All we ask for is a road to tie us to the rest of the world, to connect us to life," explains Ahmed Abdel-Qader, a local blacksmith from the isolated village of Tahsin in Egypt's northern Daqahliya governorate.
The plight to find a path which connects it to the rest of Egypt epitomises dire conditions of some 3000 residents of the village that just over a week ago decided to launch a campaign of civil disobedience and declare independence from the central Nile Delta governorate.
Although Tahsin lies just 40 kilometres from the closest main city in the governorate, Mansoura, reaching the village takes at least an hour and a half, due to the terrible conditions of the road.
Tahsin's residents depend on agriculture, and the marketing of their produce to the outside world, as their main source of income.
The village was founded in the 1960s as part of land reclamation policies initiated by the late president Gamal Abdel-Nasser.

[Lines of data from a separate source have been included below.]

--- src/flat_wrapper.sv ---
// flat-port wrapper written by rule: the top's interface ports become plain ports
module ps2_kbd_rx_flat 
#(
  parameter int FILTER_LEN     = 8,
  parameter int TIMEOUT_CYCLES = 65536
)
  (clk, rst_n, ps2_clk, ps2_data, kbd_o_wrdata, kbd_o_wr_en, kbd_o_frame_err);
  ps2_kbd_rx_if kbd_o_i ();
  input  logic clk;
  input  logic rst_n;
  input  logic ps2_clk;
  input  logic ps2_data;
  output wire logic [$bits(kbd_o_i.wrdata)-1:0] kbd_o_wrdata;
  output wire logic [$bits(kbd_o_i.wr_en)-1:0] kbd_o_wr_en;
  output wire logic [$bits(kbd_o_i.frame_err)-1:0] kbd_o_frame_err;
  assign kbd_o_wrdata = kbd_o_i.wrdata;
  assign kbd_o_wr_en = kbd_o_i.wr_en;
  assign kbd_o_frame_err = kbd_o_i.frame_err;
  ps2_kbd_rx #(.FILTER_LEN(FILTER_LEN), .TIMEOUT_CYCLES(TIMEOUT_CYCLES)) u_core (.clk(clk), .rst_n(rst_n), .ps2_clk(ps2_clk), .ps2_data(ps2_data), .kbd_o(kbd_o_i));
endmodule
<file path="src/rtl/io_request_arbiter.sv">
// Round-robin arbiter that lets N cores share one non-cacheable IO port.
// Only one transaction is in flight at a time, and each response is broadcast to all cores with the requester's tag.
module io_request_arbiter #(
    parameter int NUM_REQUESTERS = 4,
    parameter int ADDR_WIDTH     = 32,
    parameter int DATA_WIDTH     = 32,
    parameter int TAG_WIDTH      = 4,
    parameter int READ_LATENCY   = 1,
    localparam int CORE_W = (NUM_REQUESTERS > 1) ? $clog2(NUM_REQUESTERS) : 1
) (
    input  logic                                 clk,
    input  logic                                 reset,
    input  logic [NUM_REQUESTERS-1:0]            req_valid,
    input  logic [NUM_REQUESTERS-1:0]            req_store,
    input  logic [NUM_REQUESTERS*TAG_WIDTH-1:0]  req_tag,
    input  logic [NUM_REQUESTERS*ADDR_WIDTH-1:0] req_address,
    input  logic [NUM_REQUESTERS*DATA_WIDTH-1:0] req_write_data,
    output logic [NUM_REQUESTERS-1:0]            req_ready,
    output logic                                 rsp_valid,
    output logic [CORE_W-1:0]                    rsp_core,
    output logic [TAG_WIDTH-1:0]                 rsp_tag,
    output logic [DATA_WIDTH-1:0]                rsp_read_data,
    output logic                                 io_write_en,
    output logic                                 io_read_en,
    output logic [ADDR_WIDTH-1:0]                io_address,
    output logic [DATA_WIDTH-1:0]                io_write_data,
    input  logic [DATA_WIDTH-1:0]                io_read_data
);

    // Handshake: a request transfers in the cycle where req_valid[i] & req_ready[i];
    // req_ready is one-hot, only asserted in IDLE, and never while reset is high.

    localparam int LAT_W = $clog2(READ_LATENCY + 1);
    localparam logic [CORE_W:0]   N_EXT     = (CORE_W+1)'(NUM_REQUESTERS);
    localparam logic [CORE_W-1:0] LAST_CORE = CORE_W'(NUM_REQUESTERS - 1);
    localparam logic [LAT_W-1:0]  LAT_LOAD  = LAT_W'(READ_LATENCY);
    localparam logic [LAT_W-1:0]  LAT_ONE   = LAT_W'(1);

    generate
        if (READ_LATENCY < 1 || NUM_REQUESTERS < 1) begin : g_bad_param
            $error("io_request_arbiter: READ_LATENCY and NUM_REQUESTERS must be >= 1");
        end
    endgenerate

    typedef enum logic [1:0] {
        ST_IDLE    = 2'd0,
        ST_ISSUE   = 2'd1,
        ST_WAIT    = 2'd2,
        ST_RESPOND = 2'd3
    } state_t;

    // Checkers bind to state; it is the single source of the transaction phase.
    state_t state;
    state_t state_next;

    logic [CORE_W-1:0]           rr_q;
    logic [LAT_W-1:0]            lat_cnt;
    logic                        store_q;
    logic [TAG_WIDTH-1:0]        tag_q;
    logic [CORE_W-1:0]           core_q;

    logic [2*NUM_REQUESTERS-1:0] req_dbl;
    logic [NUM_REQUESTERS-1:0]   req_rot;
    logic                        grant_found;
    logic [CORE_W:0]             grant_off;
    logic [CORE_W:0]             grant_sum;
    logic [CORE_W-1:0]           grant_idx;
    logic                        transfer;

    logic                        sel_store;
    logic [TAG_WIDTH-1:0]        sel_tag;
    logic [ADDR_WIDTH-1:0]       sel_addr;
    logic [DATA_WIDTH-1:0]       sel_data;

    // Rotating the doubled vector puts the pointer's core at bit 0, so the
    // lowest set bit is the first requester at or after the pointer.
    assign req_dbl = {req_valid, req_valid};
    assign req_rot = NUM_REQUESTERS'(req_dbl >> rr_q);

    always_comb begin
        grant_found = 1'b0;
        grant_off   = '0;
        for (int k = 0; k < NUM_REQUESTERS; k++) begin
            if (!grant_found && req_rot[k]) begin
                grant_found = 1'b1;
                grant_off   = (CORE_W+1)'(k);
            end
        end
        grant_sum = {1'b0, rr_q} + grant_off;
        grant_idx = (grant_sum >= N_EXT) ? CORE_W'(grant_sum - N_EXT) : CORE_W'(grant_sum);
    end

    assign transfer = (state == ST_IDLE) && !reset && grant_found;

    always_comb begin
        req_ready = '0;
        if (transfer) begin
            req_ready = NUM_REQUESTERS'(1) << grant_idx;
        end
    end

    always_comb begin
        sel_store = 1'b0;
        sel_tag   = '0;
        sel_addr  = '0;
        sel_data  = '0;
        for (int k = 0; k < NUM_REQUESTERS; k++) begin
            if (grant_idx == CORE_W'(k)) begin
                sel_store = req_store[k];
                sel_tag   = req_tag[k*TAG_WIDTH +: TAG_WIDTH];
                sel_addr  = req_address[k*ADDR_WIDTH +: ADDR_WIDTH];
                sel_data  = req_write_data[k*DATA_WIDTH +: DATA_WIDTH];
            end
        end
    end

    always_ff @(posedge clk) begin
        if (reset) begin
            state <= ST_IDLE;
        end else begin
            state <= state_next;
        end
    end

    always_comb begin
        state_next  = state;
        io_write_en = 1'b0;
        io_read_en  = 1'b0;
        rsp_valid   = 1'b0;
        case (state)
            ST_IDLE: begin
                if (transfer) begin
                    state_next = ST_ISSUE;
                end
            end
            ST_ISSUE: begin
                io_write_en = store_q;
                io_read_en  = !store_q;
                state_next  = store_q ? ST_RESPOND : ST_WAIT;
            end
            ST_WAIT: begin
                if (lat_cnt == LAT_ONE) begin
                    state_next = ST_RESPOND;
                end
            end
            ST_RESPOND: begin
                rsp_valid  = 1'b1;
                state_next = ST_IDLE;
            end
            default: state_next = ST_IDLE;
        endcase
    end

    // Response fields load on the edge entering RESPOND, so they stay stable
    // from the pulse until the next completion.
    always_ff @(posedge clk) begin
        if (reset) begin
            rr_q          <= '0;
            lat_cnt       <= '0;
            store_q       <= 1'b0;
            tag_q         <= '0;
            core_q        <= '0;
            io_address    <= '0;
            io_write_data <= '0;
            rsp_core      <= '0;
            rsp_tag       <= '0;
            rsp_read_data <= '0;
        end else begin
            if (transfer) begin
                store_q       <= sel_store;
                tag_q         <= sel_tag;
                core_q        <= grant_idx;
                io_address    <= sel_addr;
                io_write_data <= sel_data;
                rr_q          <= (grant_idx == LAST_CORE) ? '0 : grant_idx + 1'b1;
            end
            case (state)
                ST_ISSUE: begin
                    if (store_q) begin
                        rsp_core      <= core_q;
                        rsp_tag       <= tag_q;
                        rsp_read_data <= '0;
                    end else begin
                        lat_cnt <= LAT_LOAD;
                    end
                end
                ST_WAIT: begin
                    lat_cnt <= lat_cnt - 1'b1;
                    if (lat_cnt == LAT_ONE) begin
                        rsp_core      <= core_q;
                        rsp_tag       <= tag_q;
                        rsp_read_data <= io_read_data;
                    end
                end
                default: ;
            endcase
        end
    end

endmodule
</file>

Agricultural communities across Egypt have greatly suffered since the 1970s, largely due to a number of state policiesincluding economic liberalisation, which was exacerbated under president Hosni Mubarak.
Tahsin is no exception.
Dangers of isolation
"The village should be known as 'the Tahsin cemetery'," lamented 50-year-old resident Soheir Hassan, while carrying her eight-month-old child on her shoulder.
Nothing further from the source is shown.